* WHAT YOU NEED TO DO *
Could you set down exactly the lines of the data below, starting at the one that holds "File: config.mk" and ending at the one that holds "set_load 0.02 [all_outputs]", both included, and only those?

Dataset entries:
_ _ _
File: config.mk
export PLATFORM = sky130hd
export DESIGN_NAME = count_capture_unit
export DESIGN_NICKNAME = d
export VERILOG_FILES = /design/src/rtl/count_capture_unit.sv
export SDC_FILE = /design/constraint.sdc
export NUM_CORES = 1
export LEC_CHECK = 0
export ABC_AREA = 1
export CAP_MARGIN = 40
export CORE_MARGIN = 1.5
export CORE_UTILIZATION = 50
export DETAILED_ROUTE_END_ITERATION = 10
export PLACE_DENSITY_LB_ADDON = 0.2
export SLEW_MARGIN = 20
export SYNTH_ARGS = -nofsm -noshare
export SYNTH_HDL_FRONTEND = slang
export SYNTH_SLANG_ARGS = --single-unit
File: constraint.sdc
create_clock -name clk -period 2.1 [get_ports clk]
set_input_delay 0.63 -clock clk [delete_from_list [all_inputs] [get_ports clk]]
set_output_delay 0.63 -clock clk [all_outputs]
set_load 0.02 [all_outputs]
_ _ _
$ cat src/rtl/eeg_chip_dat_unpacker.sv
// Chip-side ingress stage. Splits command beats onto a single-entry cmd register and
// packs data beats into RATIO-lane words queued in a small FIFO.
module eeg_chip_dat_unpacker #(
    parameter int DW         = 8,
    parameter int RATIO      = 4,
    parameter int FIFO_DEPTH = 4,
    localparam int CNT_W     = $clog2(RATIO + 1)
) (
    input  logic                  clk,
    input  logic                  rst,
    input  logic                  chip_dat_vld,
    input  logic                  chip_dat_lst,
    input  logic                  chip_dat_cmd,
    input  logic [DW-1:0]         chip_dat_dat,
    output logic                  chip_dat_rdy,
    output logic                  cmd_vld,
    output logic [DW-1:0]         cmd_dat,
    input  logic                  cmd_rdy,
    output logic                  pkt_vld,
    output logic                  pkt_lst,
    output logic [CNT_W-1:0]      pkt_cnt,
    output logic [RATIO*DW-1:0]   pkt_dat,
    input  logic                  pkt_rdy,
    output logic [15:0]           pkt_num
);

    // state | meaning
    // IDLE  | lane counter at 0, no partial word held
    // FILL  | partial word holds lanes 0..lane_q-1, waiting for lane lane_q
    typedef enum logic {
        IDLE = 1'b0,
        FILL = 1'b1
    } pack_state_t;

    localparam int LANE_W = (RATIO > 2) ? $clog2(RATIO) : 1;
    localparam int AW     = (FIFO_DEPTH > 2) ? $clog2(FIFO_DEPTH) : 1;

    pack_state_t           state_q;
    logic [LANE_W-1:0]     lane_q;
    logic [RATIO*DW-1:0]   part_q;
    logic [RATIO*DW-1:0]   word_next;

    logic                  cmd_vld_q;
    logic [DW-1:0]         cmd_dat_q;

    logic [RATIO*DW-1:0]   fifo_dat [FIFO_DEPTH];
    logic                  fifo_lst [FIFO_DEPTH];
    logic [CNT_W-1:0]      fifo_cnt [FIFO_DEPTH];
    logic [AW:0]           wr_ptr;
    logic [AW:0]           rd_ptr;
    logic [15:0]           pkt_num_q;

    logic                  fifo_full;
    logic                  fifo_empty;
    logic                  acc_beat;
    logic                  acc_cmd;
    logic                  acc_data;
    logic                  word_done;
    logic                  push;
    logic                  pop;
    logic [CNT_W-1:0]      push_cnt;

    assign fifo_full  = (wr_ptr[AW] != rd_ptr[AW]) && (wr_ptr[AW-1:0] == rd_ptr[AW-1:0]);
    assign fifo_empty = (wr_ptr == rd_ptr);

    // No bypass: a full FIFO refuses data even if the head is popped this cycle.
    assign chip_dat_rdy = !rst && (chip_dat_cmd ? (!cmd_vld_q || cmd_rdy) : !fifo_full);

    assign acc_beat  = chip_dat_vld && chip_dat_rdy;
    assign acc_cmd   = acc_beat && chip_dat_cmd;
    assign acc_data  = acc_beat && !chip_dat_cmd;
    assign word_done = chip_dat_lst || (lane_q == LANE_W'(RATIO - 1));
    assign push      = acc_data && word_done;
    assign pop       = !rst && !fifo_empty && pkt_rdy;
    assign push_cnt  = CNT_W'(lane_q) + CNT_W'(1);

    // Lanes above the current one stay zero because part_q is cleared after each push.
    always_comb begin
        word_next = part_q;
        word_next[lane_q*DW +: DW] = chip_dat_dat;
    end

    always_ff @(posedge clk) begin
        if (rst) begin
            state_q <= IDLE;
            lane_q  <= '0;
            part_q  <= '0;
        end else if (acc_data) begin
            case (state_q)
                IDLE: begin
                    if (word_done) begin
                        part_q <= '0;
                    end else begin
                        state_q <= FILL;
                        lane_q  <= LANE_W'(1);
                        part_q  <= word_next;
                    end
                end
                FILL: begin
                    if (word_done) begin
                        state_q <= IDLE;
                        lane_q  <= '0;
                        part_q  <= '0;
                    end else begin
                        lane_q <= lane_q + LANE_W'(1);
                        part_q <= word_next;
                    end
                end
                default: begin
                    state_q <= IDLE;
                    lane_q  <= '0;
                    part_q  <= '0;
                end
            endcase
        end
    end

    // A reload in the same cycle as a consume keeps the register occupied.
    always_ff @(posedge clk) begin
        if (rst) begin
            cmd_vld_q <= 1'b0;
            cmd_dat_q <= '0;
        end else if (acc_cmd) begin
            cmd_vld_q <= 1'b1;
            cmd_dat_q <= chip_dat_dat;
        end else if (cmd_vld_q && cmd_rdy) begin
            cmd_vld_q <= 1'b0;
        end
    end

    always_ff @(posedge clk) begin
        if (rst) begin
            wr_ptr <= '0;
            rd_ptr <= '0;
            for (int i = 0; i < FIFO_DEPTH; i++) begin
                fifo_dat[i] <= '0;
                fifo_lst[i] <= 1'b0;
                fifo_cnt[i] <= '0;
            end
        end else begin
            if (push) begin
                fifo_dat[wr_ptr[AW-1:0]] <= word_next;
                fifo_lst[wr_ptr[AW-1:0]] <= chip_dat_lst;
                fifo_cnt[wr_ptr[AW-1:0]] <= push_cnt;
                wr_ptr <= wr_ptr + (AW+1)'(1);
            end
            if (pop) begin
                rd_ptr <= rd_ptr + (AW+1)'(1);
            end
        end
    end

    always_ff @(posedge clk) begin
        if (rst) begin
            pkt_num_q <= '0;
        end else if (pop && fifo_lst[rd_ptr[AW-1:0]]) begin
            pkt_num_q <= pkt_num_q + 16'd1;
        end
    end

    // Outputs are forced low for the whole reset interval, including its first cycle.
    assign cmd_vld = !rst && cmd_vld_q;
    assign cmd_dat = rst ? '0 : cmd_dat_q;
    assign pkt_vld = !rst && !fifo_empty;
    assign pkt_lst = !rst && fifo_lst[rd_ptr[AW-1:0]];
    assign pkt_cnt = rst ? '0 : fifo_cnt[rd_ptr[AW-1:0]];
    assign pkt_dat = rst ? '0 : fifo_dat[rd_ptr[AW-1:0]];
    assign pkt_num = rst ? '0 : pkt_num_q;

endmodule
_ _ _
* RESPONSE TO THE EXERCISE *
File: config.mk
export PLATFORM = sky130hd
export DESIGN_NAME = count_capture_unit
export DESIGN_NICKNAME = d
export VERILOG_FILES = /design/src/rtl/count_capture_unit.sv
export SDC_FILE = /design/constraint.sdc
export NUM_CORES = 1
export LEC_CHECK = 0
export ABC_AREA = 1
export CAP_MARGIN = 40
export CORE_MARGIN = 1.5
export CORE_UTILIZATION = 50
export DETAILED_ROUTE_END_ITERATION = 10
export PLACE_DENSITY_LB_ADDON = 0.2
export SLEW_MARGIN = 20
export SYNTH_ARGS = -nofsm -noshare
export SYNTH_HDL_FRONTEND = slang
export SYNTH_SLANG_ARGS = --single-unit
File: constraint.sdc
create_clock -name clk -period 2.1 [get_ports clk]
set_input_delay 0.63 -clock clk [delete_from_list [all_inputs] [get_ports clk]]
set_output_delay 0.63 -clock clk [all_outputs]
set_load 0.02 [all_outputs]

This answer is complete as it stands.